Since 9/11, Fort Bragg's Joint Special Operation Command has been assigned to a specific mission: to capture or kill terrorist leaders. Their No. 1 target: Osama bin Laden.

In 2003, JSOC was responsible for capturing Iraqi dictator Saddam Hussein.

The command is a component of the U.S. Special Operations Command based in Tampa, Fla. It was created in the 1980s to foster better teamwork and communication among military branches in carrying out joint missions.

Experts blame a lack of communication for a failed raid 31 years ago that botched the U.S. government's attempt to end the Iran hostage crisis.

The U.S. Special Forces, also based at Fort Bragg, are an Army unit that trains soldiers to be "specialized experts in unconventional warfare." The word "special" is etched on the signs and psyche of North Carolina's largest military installation.

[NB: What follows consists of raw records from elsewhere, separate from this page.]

==> src/rtl/ee_line_sync.sv <==
module ee_line_sync #(
  parameter int unsigned STAGES = 2
) (
  input  logic clk,
  input  logic rst_n,
  input  logic scl_in,
  input  logic sda_in,
  output logic sda_lvl,
  output logic scl_rise,
  output logic scl_fall,
  output logic bus_start,
  output logic bus_stop
);

  logic [STAGES-1:0] scl_ff, sda_ff;
  logic scl_d, sda_d;
  logic scl_s, sda_s;

  always_ff @(posedge clk or negedge rst_n) begin
    if (!rst_n) begin
      scl_ff <= '1;
      sda_ff <= '1;
      scl_d  <= 1'b1;
      sda_d  <= 1'b1;
    end else begin
      scl_ff <= {scl_ff[STAGES-2:0], scl_in};
      sda_ff <= {sda_ff[STAGES-2:0], sda_in};
      scl_d  <= scl_ff[STAGES-1];
      sda_d  <= sda_ff[STAGES-1];
    end
  end

  assign scl_s     = scl_ff[STAGES-1];
  assign sda_s     = sda_ff[STAGES-1];
  assign sda_lvl   = sda_s;
  assign scl_rise  = scl_s & ~scl_d;
  assign scl_fall  = ~scl_s & scl_d;
  assign bus_start = scl_s & scl_d & sda_d & ~sda_s;
  assign bus_stop  = scl_s & scl_d & ~sda_d & sda_s;

endmodule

Many Special Forces-trained soldiers, or Green Berets, join Delta Force, an elite counter-terrorism unit that works with the storied Navy SEAL Team 6 on top-secret missions.

While the troops responsible for the death of bin Laden weren't stationed at Fort Bragg, JSOC provided intelligence and played a crucial role in the highly successful and confidential mission that brought down the Al-Qaida leader.

"I believe the Special Operations community in general deserves credit, and thus clearly Fort Bragg," said Michael O'Hanlon, a defense expert at the Brookings Institution, a public policy think tank in Washington, D.C.

"Understanding how to operate helicopters in that area was the function of many previous missions by many folks (at Fort Bragg)," O'Hanlon said.

No Fort Bragg officials would go on the record about JSOC's involvement in the mission to kill the man who plotted and ordered the Sept. 11, 2001, attacks on U.S. civilians.